PROBLEM:
A line below contains "async_reset_ff_share_pct = 100", and a later one contains "core_area_sq_um = 1980". Repeat both, with every line between them, exactly.

MATERIALS PROVIDED:
____
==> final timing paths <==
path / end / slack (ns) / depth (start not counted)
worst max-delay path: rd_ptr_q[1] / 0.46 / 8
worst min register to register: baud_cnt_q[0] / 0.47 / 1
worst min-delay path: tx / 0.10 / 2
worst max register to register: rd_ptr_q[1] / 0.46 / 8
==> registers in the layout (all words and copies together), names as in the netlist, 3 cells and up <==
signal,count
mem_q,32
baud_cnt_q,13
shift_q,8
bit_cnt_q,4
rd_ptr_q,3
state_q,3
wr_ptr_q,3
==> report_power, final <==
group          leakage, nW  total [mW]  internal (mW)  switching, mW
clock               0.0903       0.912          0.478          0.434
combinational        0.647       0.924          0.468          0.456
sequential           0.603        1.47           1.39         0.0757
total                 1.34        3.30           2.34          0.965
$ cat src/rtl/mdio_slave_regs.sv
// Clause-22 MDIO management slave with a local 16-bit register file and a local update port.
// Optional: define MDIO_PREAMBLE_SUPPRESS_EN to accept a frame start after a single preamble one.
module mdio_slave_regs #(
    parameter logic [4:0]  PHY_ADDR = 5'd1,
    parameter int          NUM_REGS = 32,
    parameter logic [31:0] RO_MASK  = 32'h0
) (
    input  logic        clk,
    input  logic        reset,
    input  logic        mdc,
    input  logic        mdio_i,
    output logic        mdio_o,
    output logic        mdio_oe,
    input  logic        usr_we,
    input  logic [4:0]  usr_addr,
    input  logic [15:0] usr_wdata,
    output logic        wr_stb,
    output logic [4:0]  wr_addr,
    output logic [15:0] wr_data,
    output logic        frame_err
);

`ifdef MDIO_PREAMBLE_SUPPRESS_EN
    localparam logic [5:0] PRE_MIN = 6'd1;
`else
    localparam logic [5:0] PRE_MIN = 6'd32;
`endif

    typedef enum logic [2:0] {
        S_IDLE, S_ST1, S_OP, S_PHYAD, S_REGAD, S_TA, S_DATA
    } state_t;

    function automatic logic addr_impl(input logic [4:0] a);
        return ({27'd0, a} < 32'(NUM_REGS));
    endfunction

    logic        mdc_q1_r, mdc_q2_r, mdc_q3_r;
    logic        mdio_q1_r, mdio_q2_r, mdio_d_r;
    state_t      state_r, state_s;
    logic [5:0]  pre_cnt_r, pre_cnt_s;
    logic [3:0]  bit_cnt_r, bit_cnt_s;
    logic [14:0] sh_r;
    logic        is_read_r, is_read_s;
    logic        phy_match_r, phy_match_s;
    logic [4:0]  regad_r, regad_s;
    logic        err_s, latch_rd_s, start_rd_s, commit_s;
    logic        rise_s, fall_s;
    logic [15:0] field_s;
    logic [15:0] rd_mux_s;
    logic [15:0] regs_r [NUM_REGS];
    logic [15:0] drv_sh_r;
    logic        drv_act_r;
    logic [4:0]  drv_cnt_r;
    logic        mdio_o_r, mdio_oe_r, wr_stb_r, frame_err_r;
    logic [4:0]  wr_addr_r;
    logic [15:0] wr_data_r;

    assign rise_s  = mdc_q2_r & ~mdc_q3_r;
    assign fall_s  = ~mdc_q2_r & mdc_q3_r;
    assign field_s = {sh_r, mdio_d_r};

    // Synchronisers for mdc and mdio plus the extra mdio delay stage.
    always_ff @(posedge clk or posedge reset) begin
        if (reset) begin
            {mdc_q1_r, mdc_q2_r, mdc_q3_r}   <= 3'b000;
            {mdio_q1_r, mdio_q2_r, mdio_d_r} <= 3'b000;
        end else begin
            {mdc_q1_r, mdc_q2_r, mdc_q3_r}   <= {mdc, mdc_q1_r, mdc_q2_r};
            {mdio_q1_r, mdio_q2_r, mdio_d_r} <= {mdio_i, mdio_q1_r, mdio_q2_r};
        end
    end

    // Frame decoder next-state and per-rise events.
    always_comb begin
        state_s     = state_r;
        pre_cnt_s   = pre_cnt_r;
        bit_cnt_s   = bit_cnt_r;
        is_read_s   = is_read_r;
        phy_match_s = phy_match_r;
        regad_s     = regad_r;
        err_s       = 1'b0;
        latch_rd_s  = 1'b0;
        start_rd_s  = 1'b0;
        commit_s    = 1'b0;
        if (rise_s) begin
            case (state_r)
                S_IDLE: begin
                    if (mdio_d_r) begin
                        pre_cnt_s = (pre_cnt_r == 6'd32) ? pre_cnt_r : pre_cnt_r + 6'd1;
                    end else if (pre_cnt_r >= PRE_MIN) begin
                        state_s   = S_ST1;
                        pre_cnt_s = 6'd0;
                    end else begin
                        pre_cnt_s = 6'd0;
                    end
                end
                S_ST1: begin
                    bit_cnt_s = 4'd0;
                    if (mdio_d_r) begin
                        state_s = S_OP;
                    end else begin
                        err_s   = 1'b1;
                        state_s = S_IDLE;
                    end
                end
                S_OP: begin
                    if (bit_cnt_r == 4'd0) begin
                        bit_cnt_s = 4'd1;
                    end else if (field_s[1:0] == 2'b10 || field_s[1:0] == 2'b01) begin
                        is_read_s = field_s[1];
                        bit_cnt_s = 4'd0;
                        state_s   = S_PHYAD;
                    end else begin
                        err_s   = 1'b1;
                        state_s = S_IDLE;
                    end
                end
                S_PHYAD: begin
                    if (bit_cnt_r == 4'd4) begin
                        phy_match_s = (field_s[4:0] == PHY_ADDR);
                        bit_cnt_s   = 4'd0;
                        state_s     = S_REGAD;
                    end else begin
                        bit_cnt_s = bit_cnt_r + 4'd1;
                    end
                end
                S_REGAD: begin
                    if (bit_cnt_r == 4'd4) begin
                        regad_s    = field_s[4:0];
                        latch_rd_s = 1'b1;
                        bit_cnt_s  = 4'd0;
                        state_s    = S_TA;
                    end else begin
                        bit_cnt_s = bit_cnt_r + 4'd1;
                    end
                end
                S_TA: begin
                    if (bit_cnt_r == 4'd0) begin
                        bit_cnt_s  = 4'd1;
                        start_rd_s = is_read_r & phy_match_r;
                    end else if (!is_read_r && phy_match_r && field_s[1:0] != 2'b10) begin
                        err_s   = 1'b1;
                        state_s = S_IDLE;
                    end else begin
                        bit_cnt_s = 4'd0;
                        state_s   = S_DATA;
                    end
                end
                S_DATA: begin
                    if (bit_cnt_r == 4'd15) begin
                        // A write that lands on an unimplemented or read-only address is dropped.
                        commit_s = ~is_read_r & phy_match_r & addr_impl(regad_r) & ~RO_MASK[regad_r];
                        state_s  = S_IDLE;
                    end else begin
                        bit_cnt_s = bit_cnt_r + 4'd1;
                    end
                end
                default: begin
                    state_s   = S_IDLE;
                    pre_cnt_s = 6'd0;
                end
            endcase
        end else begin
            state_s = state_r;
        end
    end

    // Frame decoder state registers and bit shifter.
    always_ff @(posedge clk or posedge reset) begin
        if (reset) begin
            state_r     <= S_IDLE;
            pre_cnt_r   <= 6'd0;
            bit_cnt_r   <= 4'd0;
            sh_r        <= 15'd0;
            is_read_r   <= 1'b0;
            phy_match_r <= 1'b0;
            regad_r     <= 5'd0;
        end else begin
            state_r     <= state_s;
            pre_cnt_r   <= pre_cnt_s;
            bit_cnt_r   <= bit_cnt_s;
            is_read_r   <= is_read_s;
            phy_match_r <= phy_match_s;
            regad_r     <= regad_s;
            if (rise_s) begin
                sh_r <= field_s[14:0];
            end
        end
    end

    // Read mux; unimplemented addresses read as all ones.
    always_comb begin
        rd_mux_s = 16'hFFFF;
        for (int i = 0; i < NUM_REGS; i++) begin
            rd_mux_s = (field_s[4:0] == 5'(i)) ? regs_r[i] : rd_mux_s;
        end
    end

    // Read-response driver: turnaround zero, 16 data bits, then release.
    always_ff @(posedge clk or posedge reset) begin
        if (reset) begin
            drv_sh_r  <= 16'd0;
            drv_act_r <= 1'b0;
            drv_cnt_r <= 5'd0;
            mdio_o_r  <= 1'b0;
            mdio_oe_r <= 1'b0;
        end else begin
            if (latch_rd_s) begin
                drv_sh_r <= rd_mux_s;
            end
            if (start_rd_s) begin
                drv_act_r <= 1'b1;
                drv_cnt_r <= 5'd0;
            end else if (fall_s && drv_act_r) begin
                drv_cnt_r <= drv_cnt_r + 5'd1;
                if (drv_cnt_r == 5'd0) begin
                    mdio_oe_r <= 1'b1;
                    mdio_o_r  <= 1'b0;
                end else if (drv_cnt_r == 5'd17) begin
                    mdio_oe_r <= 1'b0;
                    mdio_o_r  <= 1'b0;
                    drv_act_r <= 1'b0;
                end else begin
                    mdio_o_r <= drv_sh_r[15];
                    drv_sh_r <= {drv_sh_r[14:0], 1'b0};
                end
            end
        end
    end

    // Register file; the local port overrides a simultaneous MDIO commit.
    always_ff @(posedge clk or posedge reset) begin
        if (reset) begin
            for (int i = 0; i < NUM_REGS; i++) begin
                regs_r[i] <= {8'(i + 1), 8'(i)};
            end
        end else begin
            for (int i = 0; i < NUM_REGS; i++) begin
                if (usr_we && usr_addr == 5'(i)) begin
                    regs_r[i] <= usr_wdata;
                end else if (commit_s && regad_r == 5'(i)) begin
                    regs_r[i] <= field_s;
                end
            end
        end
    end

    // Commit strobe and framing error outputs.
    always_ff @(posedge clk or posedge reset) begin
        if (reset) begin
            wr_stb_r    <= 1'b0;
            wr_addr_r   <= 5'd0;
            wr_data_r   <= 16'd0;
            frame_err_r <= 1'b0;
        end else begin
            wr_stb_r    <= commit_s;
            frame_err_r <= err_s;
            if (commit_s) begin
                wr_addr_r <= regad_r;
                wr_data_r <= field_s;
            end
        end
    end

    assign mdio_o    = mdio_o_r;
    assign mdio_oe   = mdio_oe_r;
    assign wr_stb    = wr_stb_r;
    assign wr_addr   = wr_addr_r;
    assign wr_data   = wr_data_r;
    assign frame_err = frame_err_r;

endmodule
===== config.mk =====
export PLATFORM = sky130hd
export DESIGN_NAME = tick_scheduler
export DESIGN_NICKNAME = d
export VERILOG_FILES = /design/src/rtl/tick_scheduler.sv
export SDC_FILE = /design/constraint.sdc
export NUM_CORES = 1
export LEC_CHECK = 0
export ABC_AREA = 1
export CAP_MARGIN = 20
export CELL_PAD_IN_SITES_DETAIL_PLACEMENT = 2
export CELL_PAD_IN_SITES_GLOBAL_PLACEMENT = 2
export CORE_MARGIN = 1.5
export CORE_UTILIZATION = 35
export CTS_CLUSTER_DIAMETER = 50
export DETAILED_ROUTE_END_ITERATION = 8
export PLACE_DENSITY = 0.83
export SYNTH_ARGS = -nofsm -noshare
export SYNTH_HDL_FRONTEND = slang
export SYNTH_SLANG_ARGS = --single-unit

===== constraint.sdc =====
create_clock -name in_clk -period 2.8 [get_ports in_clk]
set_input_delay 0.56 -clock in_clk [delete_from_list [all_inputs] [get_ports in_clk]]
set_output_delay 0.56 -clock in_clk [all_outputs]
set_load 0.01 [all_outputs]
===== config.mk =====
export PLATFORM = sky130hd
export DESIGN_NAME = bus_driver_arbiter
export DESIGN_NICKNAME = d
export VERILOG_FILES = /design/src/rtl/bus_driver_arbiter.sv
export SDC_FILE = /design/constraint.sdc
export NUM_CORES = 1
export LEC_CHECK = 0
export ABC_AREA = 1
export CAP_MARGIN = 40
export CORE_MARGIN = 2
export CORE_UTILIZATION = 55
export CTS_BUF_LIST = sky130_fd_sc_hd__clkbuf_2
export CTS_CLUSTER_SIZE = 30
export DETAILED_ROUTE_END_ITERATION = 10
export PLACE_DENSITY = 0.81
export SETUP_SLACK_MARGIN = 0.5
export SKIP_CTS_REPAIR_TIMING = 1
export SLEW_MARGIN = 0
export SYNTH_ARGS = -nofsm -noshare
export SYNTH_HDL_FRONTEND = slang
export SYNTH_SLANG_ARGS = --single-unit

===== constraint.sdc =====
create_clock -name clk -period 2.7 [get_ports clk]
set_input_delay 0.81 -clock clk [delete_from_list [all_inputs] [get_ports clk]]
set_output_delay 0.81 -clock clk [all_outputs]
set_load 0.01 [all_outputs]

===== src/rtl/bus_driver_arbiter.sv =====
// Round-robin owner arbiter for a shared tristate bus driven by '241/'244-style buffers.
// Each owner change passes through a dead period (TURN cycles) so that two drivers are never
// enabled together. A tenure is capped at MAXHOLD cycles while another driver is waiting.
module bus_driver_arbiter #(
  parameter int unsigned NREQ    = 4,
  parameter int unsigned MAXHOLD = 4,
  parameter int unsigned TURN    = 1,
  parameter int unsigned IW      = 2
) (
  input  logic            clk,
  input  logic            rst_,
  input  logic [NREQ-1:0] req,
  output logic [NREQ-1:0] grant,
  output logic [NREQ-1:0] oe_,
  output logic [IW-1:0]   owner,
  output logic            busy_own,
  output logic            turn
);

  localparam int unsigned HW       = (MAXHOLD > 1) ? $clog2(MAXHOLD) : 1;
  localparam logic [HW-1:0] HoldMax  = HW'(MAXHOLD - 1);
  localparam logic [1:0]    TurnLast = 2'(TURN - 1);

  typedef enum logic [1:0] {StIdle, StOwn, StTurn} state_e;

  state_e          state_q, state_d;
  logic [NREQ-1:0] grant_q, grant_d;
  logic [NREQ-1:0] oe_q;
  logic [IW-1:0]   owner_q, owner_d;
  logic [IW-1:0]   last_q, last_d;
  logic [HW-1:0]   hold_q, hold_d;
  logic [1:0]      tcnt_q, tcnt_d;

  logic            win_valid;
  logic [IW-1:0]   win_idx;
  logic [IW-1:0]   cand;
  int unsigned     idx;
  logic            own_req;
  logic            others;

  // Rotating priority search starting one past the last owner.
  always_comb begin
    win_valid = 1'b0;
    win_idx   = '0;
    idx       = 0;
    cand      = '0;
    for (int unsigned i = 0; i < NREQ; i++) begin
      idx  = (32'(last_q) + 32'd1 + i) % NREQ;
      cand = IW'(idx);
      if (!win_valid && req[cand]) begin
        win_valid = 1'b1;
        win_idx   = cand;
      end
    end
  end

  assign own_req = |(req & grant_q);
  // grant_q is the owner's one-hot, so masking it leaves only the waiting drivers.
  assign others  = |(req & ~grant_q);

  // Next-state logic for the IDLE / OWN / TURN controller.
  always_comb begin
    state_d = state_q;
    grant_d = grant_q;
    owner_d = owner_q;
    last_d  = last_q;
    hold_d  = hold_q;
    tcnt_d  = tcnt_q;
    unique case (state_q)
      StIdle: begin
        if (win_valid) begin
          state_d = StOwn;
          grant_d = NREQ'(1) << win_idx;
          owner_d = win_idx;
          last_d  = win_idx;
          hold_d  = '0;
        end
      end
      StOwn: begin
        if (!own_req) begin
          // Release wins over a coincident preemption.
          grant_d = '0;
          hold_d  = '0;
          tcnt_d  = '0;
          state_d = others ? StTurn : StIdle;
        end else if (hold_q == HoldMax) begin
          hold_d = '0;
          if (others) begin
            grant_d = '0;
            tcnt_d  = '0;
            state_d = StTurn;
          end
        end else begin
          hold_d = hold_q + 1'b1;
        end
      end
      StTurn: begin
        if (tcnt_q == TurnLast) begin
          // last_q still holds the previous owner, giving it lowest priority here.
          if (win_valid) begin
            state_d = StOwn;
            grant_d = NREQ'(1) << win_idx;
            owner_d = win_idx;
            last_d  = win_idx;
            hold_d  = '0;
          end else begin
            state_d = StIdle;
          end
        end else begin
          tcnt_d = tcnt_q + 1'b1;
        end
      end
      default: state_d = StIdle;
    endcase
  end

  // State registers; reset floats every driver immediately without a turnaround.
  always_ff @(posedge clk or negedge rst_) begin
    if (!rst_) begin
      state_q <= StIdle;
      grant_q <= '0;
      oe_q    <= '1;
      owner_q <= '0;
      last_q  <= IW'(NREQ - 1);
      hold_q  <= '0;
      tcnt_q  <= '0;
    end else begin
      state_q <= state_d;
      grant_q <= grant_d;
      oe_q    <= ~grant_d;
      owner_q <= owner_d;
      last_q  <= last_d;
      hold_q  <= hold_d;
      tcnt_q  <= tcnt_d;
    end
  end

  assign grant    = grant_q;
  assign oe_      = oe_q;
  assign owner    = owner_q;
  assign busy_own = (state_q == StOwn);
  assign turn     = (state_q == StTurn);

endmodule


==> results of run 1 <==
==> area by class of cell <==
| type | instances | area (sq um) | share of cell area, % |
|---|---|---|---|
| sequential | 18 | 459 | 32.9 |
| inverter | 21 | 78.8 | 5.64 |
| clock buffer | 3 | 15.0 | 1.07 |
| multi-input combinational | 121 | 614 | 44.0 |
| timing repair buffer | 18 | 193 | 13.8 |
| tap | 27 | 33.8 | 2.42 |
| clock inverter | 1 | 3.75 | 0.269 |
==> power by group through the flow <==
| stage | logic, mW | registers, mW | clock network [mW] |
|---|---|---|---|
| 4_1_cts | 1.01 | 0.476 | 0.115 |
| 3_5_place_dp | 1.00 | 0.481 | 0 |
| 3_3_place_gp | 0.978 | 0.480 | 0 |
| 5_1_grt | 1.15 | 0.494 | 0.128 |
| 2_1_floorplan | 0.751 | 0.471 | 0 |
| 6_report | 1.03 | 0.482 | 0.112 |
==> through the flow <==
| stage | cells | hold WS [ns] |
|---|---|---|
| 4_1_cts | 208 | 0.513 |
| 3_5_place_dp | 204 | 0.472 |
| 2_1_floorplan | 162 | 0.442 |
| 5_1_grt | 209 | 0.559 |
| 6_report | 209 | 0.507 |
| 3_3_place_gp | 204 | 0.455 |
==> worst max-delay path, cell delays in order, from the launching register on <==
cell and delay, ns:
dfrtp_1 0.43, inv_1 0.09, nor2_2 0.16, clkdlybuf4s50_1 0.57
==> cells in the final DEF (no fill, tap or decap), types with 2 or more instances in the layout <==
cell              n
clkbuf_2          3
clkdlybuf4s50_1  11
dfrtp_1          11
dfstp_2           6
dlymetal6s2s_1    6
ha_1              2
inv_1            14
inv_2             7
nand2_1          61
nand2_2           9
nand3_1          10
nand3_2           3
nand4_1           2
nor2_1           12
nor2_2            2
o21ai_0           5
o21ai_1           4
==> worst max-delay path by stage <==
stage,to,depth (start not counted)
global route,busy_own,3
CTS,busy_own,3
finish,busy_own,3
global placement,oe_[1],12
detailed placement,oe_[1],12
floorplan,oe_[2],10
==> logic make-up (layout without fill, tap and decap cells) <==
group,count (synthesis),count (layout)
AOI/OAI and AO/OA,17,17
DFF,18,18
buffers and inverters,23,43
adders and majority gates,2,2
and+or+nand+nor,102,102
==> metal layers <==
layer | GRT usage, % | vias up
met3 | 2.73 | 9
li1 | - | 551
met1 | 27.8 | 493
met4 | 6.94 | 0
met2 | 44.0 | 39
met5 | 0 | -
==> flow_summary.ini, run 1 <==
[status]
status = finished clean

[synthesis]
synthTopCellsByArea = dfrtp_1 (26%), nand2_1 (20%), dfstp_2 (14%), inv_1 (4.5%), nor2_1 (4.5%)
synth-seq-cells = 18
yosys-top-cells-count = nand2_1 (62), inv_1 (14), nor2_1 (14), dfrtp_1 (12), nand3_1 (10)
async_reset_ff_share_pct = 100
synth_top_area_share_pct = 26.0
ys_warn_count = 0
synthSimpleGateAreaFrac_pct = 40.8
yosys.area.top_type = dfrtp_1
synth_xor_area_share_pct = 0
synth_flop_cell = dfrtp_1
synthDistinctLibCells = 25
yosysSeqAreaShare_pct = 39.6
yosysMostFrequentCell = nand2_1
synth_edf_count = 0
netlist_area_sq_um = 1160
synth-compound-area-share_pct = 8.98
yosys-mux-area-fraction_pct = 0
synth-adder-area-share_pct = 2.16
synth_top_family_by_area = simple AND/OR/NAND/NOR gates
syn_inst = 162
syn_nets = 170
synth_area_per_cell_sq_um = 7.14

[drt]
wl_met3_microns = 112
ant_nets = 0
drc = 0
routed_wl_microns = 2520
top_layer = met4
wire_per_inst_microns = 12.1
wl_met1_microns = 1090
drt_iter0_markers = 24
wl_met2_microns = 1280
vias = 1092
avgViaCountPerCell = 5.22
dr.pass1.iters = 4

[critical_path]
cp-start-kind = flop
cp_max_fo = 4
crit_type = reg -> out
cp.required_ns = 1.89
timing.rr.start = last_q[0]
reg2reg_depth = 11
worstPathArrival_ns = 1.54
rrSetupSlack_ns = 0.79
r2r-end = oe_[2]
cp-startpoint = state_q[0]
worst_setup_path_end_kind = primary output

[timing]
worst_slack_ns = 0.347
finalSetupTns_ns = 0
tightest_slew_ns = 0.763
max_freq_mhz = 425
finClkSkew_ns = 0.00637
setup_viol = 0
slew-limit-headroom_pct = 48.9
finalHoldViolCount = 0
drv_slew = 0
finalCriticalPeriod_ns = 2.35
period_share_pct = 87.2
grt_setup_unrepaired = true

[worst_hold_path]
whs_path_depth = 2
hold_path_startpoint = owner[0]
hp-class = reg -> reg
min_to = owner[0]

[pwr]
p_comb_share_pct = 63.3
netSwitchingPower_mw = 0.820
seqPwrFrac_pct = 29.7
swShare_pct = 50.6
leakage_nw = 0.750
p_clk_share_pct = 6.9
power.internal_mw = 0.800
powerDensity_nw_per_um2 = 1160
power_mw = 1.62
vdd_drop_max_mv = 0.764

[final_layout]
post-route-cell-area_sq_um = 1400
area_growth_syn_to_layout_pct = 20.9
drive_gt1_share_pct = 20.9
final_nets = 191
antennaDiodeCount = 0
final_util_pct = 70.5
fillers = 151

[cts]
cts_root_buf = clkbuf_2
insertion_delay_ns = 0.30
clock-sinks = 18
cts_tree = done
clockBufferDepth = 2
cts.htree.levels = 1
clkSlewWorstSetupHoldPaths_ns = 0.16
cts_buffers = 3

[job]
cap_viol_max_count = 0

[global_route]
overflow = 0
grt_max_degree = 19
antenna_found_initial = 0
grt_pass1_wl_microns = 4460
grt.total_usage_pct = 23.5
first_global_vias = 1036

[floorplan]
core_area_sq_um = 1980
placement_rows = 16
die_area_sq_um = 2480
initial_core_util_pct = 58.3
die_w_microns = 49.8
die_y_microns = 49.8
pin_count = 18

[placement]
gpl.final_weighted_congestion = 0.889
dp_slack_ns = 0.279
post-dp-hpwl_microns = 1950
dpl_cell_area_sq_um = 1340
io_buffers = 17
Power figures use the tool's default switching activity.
____
SOLVED EXERCISE:
async_reset_ff_share_pct = 100
synth_top_area_share_pct = 26.0
ys_warn_count = 0
synthSimpleGateAreaFrac_pct = 40.8
yosys.area.top_type = dfrtp_1
synth_xor_area_share_pct = 0
synth_flop_cell = dfrtp_1
synthDistinctLibCells = 25
yosysSeqAreaShare_pct = 39.6
yosysMostFrequentCell = nand2_1
synth_edf_count = 0
netlist_area_sq_um = 1160
synth-compound-area-share_pct = 8.98
yosys-mux-area-fraction_pct = 0
synth-adder-area-share_pct = 2.16
synth_top_family_by_area = simple AND/OR/NAND/NOR gates
syn_inst = 162
syn_nets = 170
synth_area_per_cell_sq_um = 7.14

[drt]
wl_met3_microns = 112
ant_nets = 0
drc = 0
routed_wl_microns = 2520
top_layer = met4
wire_per_inst_microns = 12.1
wl_met1_microns = 1090
drt_iter0_markers = 24
wl_met2_microns = 1280
vias = 1092
avgViaCountPerCell = 5.22
dr.pass1.iters = 4

[critical_path]
cp-start-kind = flop
cp_max_fo = 4
crit_type = reg -> out
cp.required_ns = 1.89
timing.rr.start = last_q[0]
reg2reg_depth = 11
worstPathArrival_ns = 1.54
rrSetupSlack_ns = 0.79
r2r-end = oe_[2]
cp-startpoint = state_q[0]
worst_setup_path_end_kind = primary output

[timing]
worst_slack_ns = 0.347
finalSetupTns_ns = 0
tightest_slew_ns = 0.763
max_freq_mhz = 425
finClkSkew_ns = 0.00637
setup_viol = 0
slew-limit-headroom_pct = 48.9
finalHoldViolCount = 0
drv_slew = 0
finalCriticalPeriod_ns = 2.35
period_share_pct = 87.2
grt_setup_unrepaired = true

[worst_hold_path]
whs_path_depth = 2
hold_path_startpoint = owner[0]
hp-class = reg -> reg
min_to = owner[0]

[pwr]
p_comb_share_pct = 63.3
netSwitchingPower_mw = 0.820
seqPwrFrac_pct = 29.7
swShare_pct = 50.6
leakage_nw = 0.750
p_clk_share_pct = 6.9
power.internal_mw = 0.800
powerDensity_nw_per_um2 = 1160
power_mw = 1.62
vdd_drop_max_mv = 0.764

[final_layout]
post-route-cell-area_sq_um = 1400
area_growth_syn_to_layout_pct = 20.9
drive_gt1_share_pct = 20.9
final_nets = 191
antennaDiodeCount = 0
final_util_pct = 70.5
fillers = 151

[cts]
cts_root_buf = clkbuf_2
insertion_delay_ns = 0.30
clock-sinks = 18
cts_tree = done
clockBufferDepth = 2
cts.htree.levels = 1
clkSlewWorstSetupHoldPaths_ns = 0.16
cts_buffers = 3

[job]
cap_viol_max_count = 0

[global_route]
overflow = 0
grt_max_degree = 19
antenna_found_initial = 0
grt_pass1_wl_microns = 4460
grt.total_usage_pct = 23.5
first_global_vias = 1036

[floorplan]
core_area_sq_um = 1980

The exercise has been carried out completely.